The internal revenue sevice doesn't need probable cause. I think wildlife agencies have many ways around the need for probable cause. I think a camo hat may be all they need, or a boat in tow.


----------



## Savage260 (Oct 21, 2007)

Some cry that G&F and DNR doesn't do enough, then some cry because they do some thing.


----------



## People (Jan 17, 2005)

Wow that seems like they are over stepping their boundary's a little bit even if they have highway patrol there. So if I have any orange in my car I will get questioned.

So if I do not answer any questions but just say "Can I go please." I will get jacked up?

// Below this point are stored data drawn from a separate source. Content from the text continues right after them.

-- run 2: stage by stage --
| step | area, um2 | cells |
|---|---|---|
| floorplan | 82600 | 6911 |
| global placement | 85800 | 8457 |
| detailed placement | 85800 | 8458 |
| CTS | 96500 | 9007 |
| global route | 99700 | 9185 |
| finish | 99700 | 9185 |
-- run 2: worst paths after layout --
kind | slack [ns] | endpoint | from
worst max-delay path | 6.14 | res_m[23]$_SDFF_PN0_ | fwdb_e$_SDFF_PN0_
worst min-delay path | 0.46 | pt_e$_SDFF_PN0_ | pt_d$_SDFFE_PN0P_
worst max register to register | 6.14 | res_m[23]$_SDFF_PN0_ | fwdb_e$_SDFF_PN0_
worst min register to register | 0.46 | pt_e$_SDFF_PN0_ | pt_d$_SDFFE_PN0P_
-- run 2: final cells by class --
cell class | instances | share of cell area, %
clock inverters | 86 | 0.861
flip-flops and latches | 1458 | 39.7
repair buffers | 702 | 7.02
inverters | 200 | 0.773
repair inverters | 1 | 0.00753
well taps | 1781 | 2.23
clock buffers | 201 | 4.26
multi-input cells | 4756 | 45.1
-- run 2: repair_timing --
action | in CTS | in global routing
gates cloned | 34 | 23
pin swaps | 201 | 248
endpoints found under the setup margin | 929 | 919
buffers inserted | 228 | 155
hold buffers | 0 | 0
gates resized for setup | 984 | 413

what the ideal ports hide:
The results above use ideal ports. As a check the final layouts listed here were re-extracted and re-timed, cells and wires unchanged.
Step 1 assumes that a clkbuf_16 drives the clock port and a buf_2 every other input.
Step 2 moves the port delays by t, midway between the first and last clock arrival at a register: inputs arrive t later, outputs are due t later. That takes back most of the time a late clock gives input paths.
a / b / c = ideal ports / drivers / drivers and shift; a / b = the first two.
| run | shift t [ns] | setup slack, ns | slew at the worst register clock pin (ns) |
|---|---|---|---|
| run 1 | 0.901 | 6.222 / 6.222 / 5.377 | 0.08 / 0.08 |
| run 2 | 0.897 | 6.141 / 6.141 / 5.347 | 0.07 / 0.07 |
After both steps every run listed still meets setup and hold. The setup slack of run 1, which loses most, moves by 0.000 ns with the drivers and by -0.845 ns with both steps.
Background: an optimization exercise with open tools, aiming at small area. Do not read the settings as production practice. Where RTL was checked, it was by simulation tests only, not by an equivalence proof against the original. The RTL of run 4 was laid out without a check of its function. Power figures rest on the tool's default switching activity, not on a simulated workload.

File: flow/run.sh
#!/bin/bash
# The standard layout (standard.sh, with the standard synthesis) with these changes:
# - after floorplan, every cell is set to its lowest drive strength (downsize.tcl);
#   timing repair upsizes the cells that need it;
# - global placement keeps none of its timing-driven buffering (GPL_KEEP_OVERFLOW=0);
# - power recovery downsizes cells with slack to spare after global routing;
# - the port buffers use the smallest buffer cell;
# - clock tree synthesis uses clkbuf_8 and adds no dummy loads.
# Each make run's full output goes to its own log file here.
set -euo pipefail
bash standard.sh synth > synth.log 2>&1
bash standard.sh \
	"POST_FLOORPLAN_TCL=$PWD/flow/downsize.tcl" \
	"GPL_KEEP_OVERFLOW=0" "RECOVER_POWER=100" \
	"BUFFER_PORTS_ARGS=-buffer_cell sky130_fd_sc_hd__buf_1" \
	"CTS_ARGS=-sink_clustering_enable -repair_clock_nets -sink_clustering_size 20 -buf_list sky130_fd_sc_hd__clkbuf_8 -dont_use_dummy_load" \
	finish > layout.log 2>&1
File: flow/downsize.tcl
# Before placement, give every cell the lowest drive strength of its kind
# (name ending _1); timing repair later upsizes the cells that need it.
set n 0
foreach inst [get_cells *] {
  set master [get_property $inst ref_name]
  if { [regexp {^(sky130_fd_sc_hd__\w+)_([0-9]+)$} $master -> base drive] && $drive > 1 } {
    set target ${base}_1
    if { [llength [get_lib_cells -quiet $target]] > 0 } {
      replace_cell $inst $target
      incr n
    }
  }
}
puts "downsize.tcl: $n cells set to drive strength 1"
File: standard.sh
#!/bin/bash
# synth_recipe.tcl (not shown) runs the flow's synth.tcl, then flattens the netlist and writes it again
# the make line also repeats each setting of config.mk as NAME=value (left out here)
make -C /OpenROAD-flow-scripts/flow DESIGN_CONFIG=/design/flow/config.mk WORK_HOME=/design/flow/orfs CLKGATE_MAP_FILE= SYNTH_SCRIPT=/design/flow/synth_recipe.tcl "${@:-finish}"
File: config.mk
export PLATFORM = sky130hd
export DESIGN_NAME = poly_top
export DESIGN_NICKNAME = poly_top
export VERILOG_FILES = /design/flow/design.v
export SDC_FILE = /design/flow/constraint.sdc
export NUM_CORES = 4
export LEC_CHECK = 0
export CAP_MARGIN = 10
export CORE_MARGIN = 2
export CORE_UTILIZATION = 72
export CTS_BUF_LIST = sky130_fd_sc_hd__clkbuf_8
export CTS_CLUSTER_SIZE = 20
export SLEW_MARGIN = 10
export SYNTH_HIERARCHICAL = 1
export SYNTH_MINIMUM_KEEP_SIZE = 0
File: constraint.sdc
create_clock -name core_clock -period 9.0 [get_ports {clk}]
set_input_delay 1.8000 -clock core_clock [delete_from_list [all_inputs] [get_ports {clk}]]
set_output_delay 1.8000 -clock core_clock [all_outputs]
set_load 0.01 [all_outputs]
From an optimization exercise on the open Yosys and OpenROAD flow, aimed at small area, a short achievable clock period and few clock cycles; shortcuts taken in it are not production practice.
In this exercise RTL edits were held to simulation tests only and were not proved equivalent to the original.
No activity file was given, so power comes from the tool's default toggle rates.

==> inputs of run a <==
==> flow/design.v <==
`timescale 1ns / 1ps
module mul;
endmodule
`timescale 1ns / 1ps
module cuberoot(input [7:0] a_i, input [7:0] b_i, output [2:0] y);
wire n1;
wire n2;
wire n3;
wire n4;
wire n5;
wire n6;
wire n7;
wire n8;
wire n9;
wire n10;
wire n11;
wire n12;
wire n13;
wire n14;
wire n15;
wire n16;
wire n17;
wire n18;
wire n19;
wire n20;
wire n21;
wire n22;
wire n23;
wire n24;
wire n25;
wire n26;
wire n27;
wire n28;
wire n29;
wire n30;
wire n31;
wire n32;
wire n33;
wire n34;
wire n35;
wire n36;
wire n37;
wire n38;
wire n39;
wire n40;
wire n41;
wire n42;
wire n43;
wire n44;
wire n45;
wire n46;
wire n47;
wire n48;
wire n49;
wire n50;
wire n51;
wire n52;
wire n53;
wire n54;
wire n55;
wire n56;
wire n57;
wire n58;
wire n59;
wire n60;
wire n61;
wire n62;
wire n63;
wire n64;
wire n65;
wire n66;
wire n67;
wire n68;
wire n69;
wire n70;
wire n71;
wire n72;
wire n73;
wire n74;
wire n75;
wire n76;
wire n77;
wire n78;
wire n79;
wire n80;
wire n81;
wire n82;
wire n83;
wire n84;
wire n85;
assign n1 = ~b_i[6] & ~b_i[7];
assign n2 = ~a_i[3] & n1;
assign n3 = a_i[4] & ~n2;
assign n4 = a_i[3] & ~n1;
assign n5 = ~b_i[4] & ~b_i[5];
assign n6 = ~b_i[6] & n5;
assign n7 = b_i[6] & ~b_i[7];
assign n8 = ~n6 & ~n7;
assign n9 = a_i[2] & n8;
assign n10 = ~a_i[2] & ~n8;
assign n11 = ~n9 & ~n10;
assign n12 = ~b_i[2] & ~b_i[3];
assign n13 = ~b_i[4] & n12;
assign n14 = ~b_i[5] & b_i[6];
assign n15 = b_i[7] & ~n14;
assign n16 = n13 & ~n15;
assign n17 = ~b_i[5] & ~b_i[7];
assign n18 = ~b_i[6] & b_i[7];
assign n19 = ~n17 & ~n18;
assign n20 = ~n6 & ~n19;
assign n21 = ~n16 & ~n20;
assign n22 = ~a_i[1] & ~n21;
assign n23 = n11 & ~n22;
assign n24 = a_i[1] & n21;
assign n25 = n13 & ~n17;
assign n26 = ~b_i[4] & ~n6;
assign n27 = ~b_i[0] & ~b_i[1];
assign n28 = ~b_i[2] & n27;
assign n29 = ~b_i[3] & n28;
assign n30 = ~n26 & ~n29;
assign n31 = ~n25 & ~n30;
assign n32 = b_i[3] & ~n28;
assign n33 = b_i[5] & ~b_i[6];
assign n34 = ~n14 & ~n33;
assign n35 = ~n13 & n34;
assign n36 = ~n32 & n35;
assign n37 = ~n31 & ~n36;
assign n38 = ~n15 & ~n37;
assign n39 = b_i[6] & ~n29;
assign n40 = ~b_i[4] & ~n32;
assign n41 = ~n39 & n40;
assign n42 = b_i[5] & ~n41;
assign n43 = b_i[7] & ~n5;
assign n44 = ~n42 & n43;
assign n45 = ~n38 & ~n44;
assign n46 = a_i[0] & n45;
assign n47 = ~n24 & ~n46;
assign n48 = n23 & ~n47;
assign n49 = ~n9 & ~n48;
assign n50 = ~n4 & n49;
assign n51 = n3 & ~n50;
assign n52 = ~n11 & ~n24;
assign n53 = ~n48 & ~n52;
assign n54 = ~a_i[0] & ~n45;
assign n55 = ~n23 & n54;
assign n56 = n53 & ~n55;
assign n57 = ~n51 & ~n56;
assign n58 = ~a_i[4] & ~n4;
assign n59 = ~n3 & n49;
assign n60 = ~n58 & ~n59;
assign n61 = a_i[5] & a_i[6];
assign n62 = n60 & n61;
assign n63 = ~n57 & n62;
assign n64 = ~a_i[7] & ~n63;
assign n65 = ~a_i[5] & ~n60;
assign n66 = a_i[6] & a_i[7];
assign n67 = ~n65 & n66;
assign n68 = ~n64 & ~n67;
assign n69 = a_i[5] & n51;
assign n70 = ~a_i[6] & ~a_i[7];
assign y[2] = ~(~n69 & n70);
assign n71 = ~n11 & ~n22;
assign n72 = ~n54 & n71;
assign n73 = ~n53 & ~n72;
assign n74 = n60 & ~n73;
assign n75 = ~a_i[4] & ~a_i[5];
assign n76 = n2 & n75;
assign n77 = n49 & n76;
assign n78 = ~n74 & ~n77;
assign n79 = ~n11 & n22;
assign n80 = n54 & n79;
assign n81 = ~n78 & ~n80;
assign n82 = ~a_i[5] & ~n51;
assign n83 = ~n81 & n82;
assign n84 = ~y[2] & ~n83;
assign y[0] = ~(~n68 & ~n84);
assign n85 = ~y[2] & ~n77;
assign y[1] = ~(~n67 & ~n85);
endmodule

When Chuck Norris calls 1-900 numbers, he doesnt get charged. He holds up the phone and money falls out.


----------



## duckp (Mar 13, 2008)

Legal as repeatedly interpreted by the courts-including the US Supreme Court.
http://gfp.sd.gov/agency/law-enforcemen ... iance.aspx


----------



## Duckslayer100 (Apr 7, 2004)

Good Lord people, they've been doing this for years. It's not a freaking surprise. I wish they were mandatory! Heck, I'd stop at every one on my way home just to give the COs a pat on the back. I don't have anything to hide after a day of hunting...why are you guys so bent out of shape? Makes me wonder...


----------



## KEN W (Feb 22, 2002)

Always loved to see them on the east end of the Garrison Dam bridge on opening weekend of pheasants.....No turning back there.Same on the north end of Lake Tschida.


----------



## questor (Oct 4, 2011)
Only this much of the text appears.